→ **Problem description**: Look below for the lines from the one with "Flip-flop and latch" to the one with "Sequential fraction of", and copy exactly those lines, both ends included.

[Data for the task]

--- config.mk ---
export PLATFORM = sky130hd
export DESIGN_NAME = adc_channel_sequencer
export DESIGN_NICKNAME = d
export VERILOG_FILES = /design/src/rtl/adc_channel_sequencer.sv
export SDC_FILE = /design/constraint.sdc
export NUM_CORES = 1
export LEC_CHECK = 0
export ABC_AREA = 1
export BUFFER_PORTS_ARGS = -buffer_cell sky130_fd_sc_hd__buf_4
export CAP_MARGIN = 10
export CORE_MARGIN = 10
export CORE_UTILIZATION = 50
export CTS_BUF_LIST = sky130_fd_sc_hd__clkbuf_16
export CTS_CLUSTER_DIAMETER = 100
export DETAILED_ROUTE_END_ITERATION = 8
export HOLD_SLACK_MARGIN = 0.12
export PLACE_DENSITY = 0.85
export SYNTH_ARGS = -nofsm -noshare
export SYNTH_HDL_FRONTEND = slang
export SYNTH_SLANG_ARGS = --single-unit
export TNS_END_PERCENT = 20
--- constraint.sdc ---
create_clock -name clk -period 3.1 [get_ports clk]
set_clock_uncertainty 0.15 [all_clocks]
set_input_delay 0.465 -clock clk [delete_from_list [all_inputs] [get_ports clk]]
set_output_delay 0.465 -clock clk [all_outputs]
set_load 0.02 [all_outputs]
--- src/rtl/adc_channel_sequencer.sv ---
// adc_channel_sequencer: scans enabled analog channels through a SAR ADC and hands each result out over a valid/ready port.
//   clk, rst_n        : clock (rising edge), synchronous active-low reset
//   i_scan_start      : one-cycle scan request, ignored while busy
//   i_cont_mode       : restart the scan automatically at end of scan
//   i_ch_mask         : channel enable mask, latched at scan start
//   o_ch_sel          : analog mux select
//   o_sar_rst_n       : synchronous reset to the SAR controller
//   o_adc_start       : one-cycle conversion start to the SAR controller
//   i_sar_out_valid   : SAR conversion complete
//   i_sar_adc_val     : SAR conversion result
//   o_result_data/ch  : captured result and the channel it came from
//   o_result_valid    : result handshake valid, i_result_ready: handshake ready
//   o_busy            : scan in progress
//   o_scan_done       : one-cycle end-of-scan pulse
//   o_timeout_err     : sticky conversion timeout flag, cleared at scan start
module adc_channel_sequencer #(
    parameter int BITS           = 8,
    parameter int NUM_CH         = 4,
    parameter int SETTLE_CYCLES  = 4,
    parameter int TIMEOUT_CYCLES = 32
) (
    input  logic                      clk,
    input  logic                      rst_n,
    input  logic                      i_scan_start,
    input  logic                      i_cont_mode,
    input  logic [NUM_CH-1:0]         i_ch_mask,
    output logic [$clog2(NUM_CH)-1:0] o_ch_sel,
    output logic                      o_sar_rst_n,
    output logic                      o_adc_start,
    input  logic                      i_sar_out_valid,
    input  logic [BITS-1:0]           i_sar_adc_val,
    output logic [BITS-1:0]           o_result_data,
    output logic [$clog2(NUM_CH)-1:0] o_result_ch,
    output logic                      o_result_valid,
    input  logic                      i_result_ready,
    output logic                      o_busy,
    output logic                      o_scan_done,
    output logic                      o_timeout_err
);
    localparam int CW      = $clog2(NUM_CH);
    // One extra pointer bit so the pointer can step past the last channel and end the scan.
    localparam int PW      = CW + 1;
    localparam int CNT_MAX = (SETTLE_CYCLES > TIMEOUT_CYCLES) ? SETTLE_CYCLES : TIMEOUT_CYCLES;
    localparam int NW      = $clog2(CNT_MAX + 1);

    typedef enum logic [2:0] {S_IDLE, S_SELECT, S_SETTLE, S_START, S_CONVERT, S_OUTPUT} state_t;

    state_t            r_state, w_next;
    logic [NUM_CH-1:0] r_mask;
    logic [PW-1:0]     r_ptr;
    logic [CW-1:0]     r_ch_sel;
    logic [NW-1:0]     r_cnt;
    logic [BITS-1:0]   r_result_data;
    logic [CW-1:0]     r_result_ch;
    logic              r_result_valid;
    logic              r_scan_done;
    logic              r_timeout_err;
    logic              w_found;
    logic [CW-1:0]     w_idx;
    logic              w_settle_done;
    logic              w_timeout;

    // Lowest enabled channel at or above the pointer; scanning downward lets the lowest hit win.
    always_comb begin
        w_found = 1'b0;
        w_idx   = '0;
        for (int i = NUM_CH - 1; i >= 0; i--) begin
            if (r_mask[i] && PW'(i) >= r_ptr) begin
                w_found = 1'b1;
                w_idx   = CW'(i);
            end
        end
    end

    assign w_settle_done = r_cnt == NW'(SETTLE_CYCLES - 1);
    assign w_timeout     = r_cnt == NW'(TIMEOUT_CYCLES - 1);

    always_ff @(posedge clk) begin
        if (!rst_n) r_state <= S_IDLE;
        else        r_state <= w_next;
    end

    always_comb begin
        w_next = r_state;
        case (r_state)
            S_IDLE:    w_next = i_scan_start ? S_SELECT : S_IDLE;
            S_SELECT:  w_next = w_found ? S_SETTLE : (i_cont_mode ? S_SELECT : S_IDLE);
            S_SETTLE:  w_next = w_settle_done ? S_START : S_SETTLE;
            S_START:   w_next = S_CONVERT;
            S_CONVERT: w_next = i_sar_out_valid ? S_OUTPUT : (w_timeout ? S_SELECT : S_CONVERT);
            S_OUTPUT:  w_next = i_result_ready ? S_SELECT : S_OUTPUT;
            default:   w_next = S_IDLE;
        endcase
    end

    always_ff @(posedge clk) begin
        if (!rst_n) begin
            r_mask         <= '0;
            r_ptr          <= '0;
            r_ch_sel       <= '0;
            r_cnt          <= '0;
            r_result_data  <= '0;
            r_result_ch    <= '0;
            r_result_valid <= 1'b0;
            r_scan_done    <= 1'b0;
            r_timeout_err  <= 1'b0;
        end else begin
            r_scan_done <= 1'b0;
            case (r_state)
                S_IDLE: begin
                    if (i_scan_start) begin
                        r_mask        <= i_ch_mask;
                        r_ptr         <= '0;
                        r_timeout_err <= 1'b0;
                    end
                end
                S_SELECT: begin
                    if (w_found) begin
                        r_ch_sel <= w_idx;
                        r_ptr    <= PW'(w_idx);
                        r_cnt    <= '0;
                    end else begin
                        // End of scan; in continuous mode the next scan starts from a fresh mask.
                        r_scan_done <= 1'b1;
                        r_ptr       <= '0;
                        if (i_cont_mode) r_mask <= i_ch_mask;
                    end
                end
                S_SETTLE: r_cnt <= r_cnt + NW'(1);
                S_START:  r_cnt <= '0;
                S_CONVERT: begin
                    if (i_sar_out_valid) begin
                        r_result_data  <= i_sar_adc_val;
                        r_result_ch    <= r_ch_sel;
                        r_result_valid <= 1'b1;
                    end else if (w_timeout) begin
                        r_timeout_err <= 1'b1;
                        r_ptr         <= r_ptr + PW'(1);
                    end else begin
                        r_cnt <= r_cnt + NW'(1);
                    end
                end
                S_OUTPUT: begin
                    if (i_result_ready) begin
                        r_result_valid <= 1'b0;
                        r_ptr          <= r_ptr + PW'(1);
                    end
                end
                default: ;
            endcase
        end
    end

    // The SAR is held in reset everywhere except around its own conversion.
    assign o_sar_rst_n    = (r_state == S_START) || (r_state == S_CONVERT);
    assign o_adc_start    = r_state == S_START;
    assign o_busy         = r_state != S_IDLE;
    assign o_ch_sel       = r_ch_sel;
    assign o_result_data  = r_result_data;
    assign o_result_ch    = r_result_ch;
    assign o_result_valid = r_result_valid;
    assign o_scan_done    = r_scan_done;
    assign o_timeout_err  = r_timeout_err;
endmodule

==> results_tabular.tex <==
\begin{tabular}{lr}
\hline
Metric & Value \\
\hline
\multicolumn{2}{l}{\textbf{Setup path}} \\
Slack of the worst reg-to-reg path & 1.17 ns \\
Path type of the worst setup path & register to register \\
Nature of the critical path endpoint & register \\
Type of origin of the critical path & register \\
CP Data Required Time & 3.12 ns \\
Worst path arrival time & 1.95 ns \\
Highest net fanout along the worst path & 9 \\
\multicolumn{2}{l}{\textbf{Timing}} \\
Total negative setup slack & 0 ns \\
Count of endpoints failing hold in the final timing report & 0 \\
RSZ-0062 raised after global routing & no \\
Peak clock frequency supported by timing & 519 MHz \\
Part of the cycle the worst path needs & 0.622 \\
Relative slew slack & 0.496 \\
Number of max-slew violations in the final report & 0 \\
Setup-violating endpoint count in the final report & 0 \\
Transition time of the tightest slew-check pin & 0.755 ns \\
Clock period minus worst slack & 1.93 ns \\
\multicolumn{2}{l}{\textbf{Finish}} \\
Layout overhead on the synthesized area & 29.2\% \\
Layout cell share with drive strength beyond 1 & 0.215 \\
Combined area of the multi-input logic cells & 855 um2 \\
Commonest non-fill, non-tap cell in the layout & sky130\_fd\_sc\_hd\_\_nand2\_1 \\
Number of fill cells in the layout & 273 \\
Most used cells in the layout excluding fill and tap cells & sky130\_fd\_sc\_hd\_\_nand2\_1 (64), sky130\_fd\_sc\_hd\_\_buf\_4 (35), sky130\_fd\_sc\_hd\_\_dfxtp\_1 (31) \\
Antenna Cells & 0 \\
Share of the core filled with cells & 0.673 \\
Number of nets in the finished design & 286 \\
Footprint of the flip-flops and latches & 621 um2 \\
\multicolumn{2}{l}{\textbf{Worst hold path}} \\
Path class of the lowest-slack min-delay path & input port to register \\
\multicolumn{2}{l}{\textbf{Detailed routing}} \\
Antenna-violating nets left & 0 \\
Pre-Repair DR Iteration Count & 5 \\
Avg WL per Cell & 12.8 um \\
Number of remaining DRC errors & 0 \\
Vias & 1567 \\
Sum of routed wire length over all layers & 3960 um \\
Vias per cell & 5.07 \\
1st-iter DRT viols & 104 \\
\multicolumn{2}{l}{\textbf{GRT}} \\
Global Route met1 Usage & 0.163 \\
Vias in the first global route & 1499 \\
Congestion Overflow GR & 0 \\
Number of antenna violations at the first check in global routing & 0 \\
Met2 layer usage reported by global route & 0.212 \\
Aggregate global-route resource usage & 0.137 \\
Maximum number of pins on one net before global-route repair & 25 \\
Layer with the highest usage after global routing & met2 \\
Met3 track demand over resource & 0.0554 \\
Wire length of the first global-routing pass & 6640 um \\
\multicolumn{2}{l}{\textbf{Synthesis}} \\
Gate Count Post-Synth & 227 \\
Unique masters post-synth & 29 \\
Post-synth EDFFs & 0 \\
Flip-flop and latch count after synthesis & 31 \\
Dominant synthesized flop cell & sky130\_fd\_sc\_hd\_\_dfxtp\_1 \\
Post-synthesis net count & 249 \\
Post-Syn Area per Cell & 6.95 um2 \\
Post-synth top area share & 0.393 \\
Fraction of registers with async set or reset after synthesis & 0 \\
Warnings from Yosys & 0 \\
Syn Std Cell Area & 1580 um2 \\
Synth top area cells & sky130\_fd\_sc\_hd\_\_dfxtp\_1 (39\%), sky130\_fd\_sc\_hd\_\_nand2\_1 (15\%), sky130\_fd\_sc\_hd\_\_a21oi\_1 (7.9\%) \\
Sequential fraction of the synthesis area & 0.393 \\
Library cell occupying the most area in the post-synthesis netlist & sky130\_fd\_sc\_hd\_\_dfxtp\_1 \\
\multicolumn{2}{l}{\textbf{Clock network}} \\
CTS tree & yes \\
Sinks on Clock Net & 31 \\
Skew-Pair Late Insertion Delay & 0.28 ns \\
CTS resizes & 0 \\
Root buffer cell & sky130\_fd\_sc\_hd\_\_clkbuf\_16 \\
Total CTS buffers & 5 \\
Longest Clk Path Bufs & 2 \\
Clock transition at the register clock pins on the worst setup and hold paths after CTS & 0.05 ns \\
Number of buffers inserted to repair setup after CTS & 0 \\
Hold buffer count at CTS & 0 \\
Number of levels in the clock H-tree & 2 \\
\multicolumn{2}{l}{\textbf{Die}} \\
Total core area & 3030 um2 \\
Number of primary I/O pins & 36 \\
Placement Rows & 20 \\
Effective utilization at floorplan & 0.521 \\
Total Die Area & 5800 um2 \\
Die Width & 76.2 um \\
DIE HEIGHT & 76.2 um \\
\multicolumn{2}{l}{\textbf{Power and ir drop}} \\
Maximum resistive drop on vdd & 0.425 mV \\
Pwr/cell area & 651 nW/um2 \\
Leakage power of the design & 0.920 nW \\
Power consumption & 1.33 mW \\
\multicolumn{2}{l}{\textbf{Placed design}} \\
Final RePlAce weighted congestion & 0.906 \\
HPWL reported at the end of detailed placement & 2910 um \\
Port Buf Inserts & 35 \\
\multicolumn{2}{l}{\textbf{Run}} \\
Maximum capacitance violations & 0 \\
\multicolumn{2}{l}{\textbf{Outcome}} \\
Outcome & finished clean \\
\hline
\end{tabular}
## state kept, by name (all words and copies together) (netlist names)
name / count
r_mask: 4
r_state: 3
o_result_ch: 2
o_ch_sel: 2
r_ptr: 3
r_cnt: 6
o_scan_done: 1
o_result_valid: 1
o_result_data: 8
o_timeout_err: 1
## synthesized netlist by cell type (all sizes together) (2+ instances only)
library cell / n
a21oi: 29
buf: 2
clkbuf: 3
dfxtp: 31
ha: 4
inv: 21
nand2: 68
nand3: 18
nand3b: 2
nand4: 2
nor2: 30
nor3: 3
o21ai: 8
o21bai: 2
## routing by layer
| metal | share of wire | wire length [um] | vias to the layer above |
|---|---|---|---|
| met3 | 0.079 | 313 | 6 |
| met2 | 0.42 | 1680 | 56 |
| met1 | 0.48 | 1910 | 698 |
| li1 | - | - | 807 |
| met5 | 0 | 0 | - |
| met4 | 0.013 | 53 | 0 |
## worst max-delay path, stage by stage (launching register included)
cell                      delay [ns]
sky130_fd_sc_hd__dfxtp_1        0.38
sky130_fd_sc_hd__inv_1          0.11
sky130_fd_sc_hd__ha_1           0.21
sky130_fd_sc_hd__inv_1          0.05
sky130_fd_sc_hd__nand3_1        0.10
sky130_fd_sc_hd__a21oi_2        0.27
sky130_fd_sc_hd__nand4_2        0.28
sky130_fd_sc_hd__a21oi_1        0.21
sky130_fd_sc_hd__nor2_1         0.06
## final timing paths
kind	startpoint	end	cells after the start
hold / removal	i_ch_mask[2]	r_mask[2]$_SDFFE_PN0P_	3
setup reg to reg	r_ptr[0]$_SDFFE_PN0P_	r_mask[1]$_SDFFE_PN0P_	8
setup / recovery	r_ptr[0]$_SDFFE_PN0P_	r_mask[1]$_SDFFE_PN0P_	8
hold reg to reg	o_result_ch[0]$_SDFFE_PN0P_	o_result_ch[0]$_SDFFE_PN0P_	2
## cell families after synthesis
logic type	synth area share
simple gates	0.353
compound gates	0.146
flops	0.393
buf+inv	0.0650
fa+ha+maj	0.0317
xor+xnor	0.0111
## final cells by class
cell class | count | share of cell area
multi-input cells | 170 | 0.419
flip-flops and latches | 31 | 0.304
repair buffers | 35 | 0.129
clock buffers | 5 | 0.0614
inverters | 21 | 0.0399
well taps | 44 | 0.0270
clock inverters | 3 | 0.0190
## power breakdown
group	internal [mW]	total (mW)	switching (mW)
Sequential	0.437	0.466	0.0289
Combinational	0.120	0.318	0.198
Clock	0.374	0.543	0.169
Total	0.930	1.33	0.396
## metrics by stage
stage	std cells	hold WS, ns	setup slack [ns]	area (um2)
after floorplan	227	0.303	1.42	1580
after global placement	301	0.304	1.30	1870
after detailed placement	301	0.307	1.22	1870
after CTS	309	0.261	1.19	2040
after global routing	309	0.300	0.989	2040
final	309	0.266	1.17	2040
No activity file was read; power rests on OpenSTA's default activity.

[/Data for the task]

→ **Response box**:
Flip-flop and latch count after synthesis & 31 \\
Dominant synthesized flop cell & sky130\_fd\_sc\_hd\_\_dfxtp\_1 \\
Post-synthesis net count & 249 \\
Post-Syn Area per Cell & 6.95 um2 \\
Post-synth top area share & 0.393 \\
Fraction of registers with async set or reset after synthesis & 0 \\
Warnings from Yosys & 0 \\
Syn Std Cell Area & 1580 um2 \\
Synth top area cells & sky130\_fd\_sc\_hd\_\_dfxtp\_1 (39\%), sky130\_fd\_sc\_hd\_\_nand2\_1 (15\%), sky130\_fd\_sc\_hd\_\_a21oi\_1 (7.9\%) \\
Sequential fraction of the synthesis area & 0.393 \\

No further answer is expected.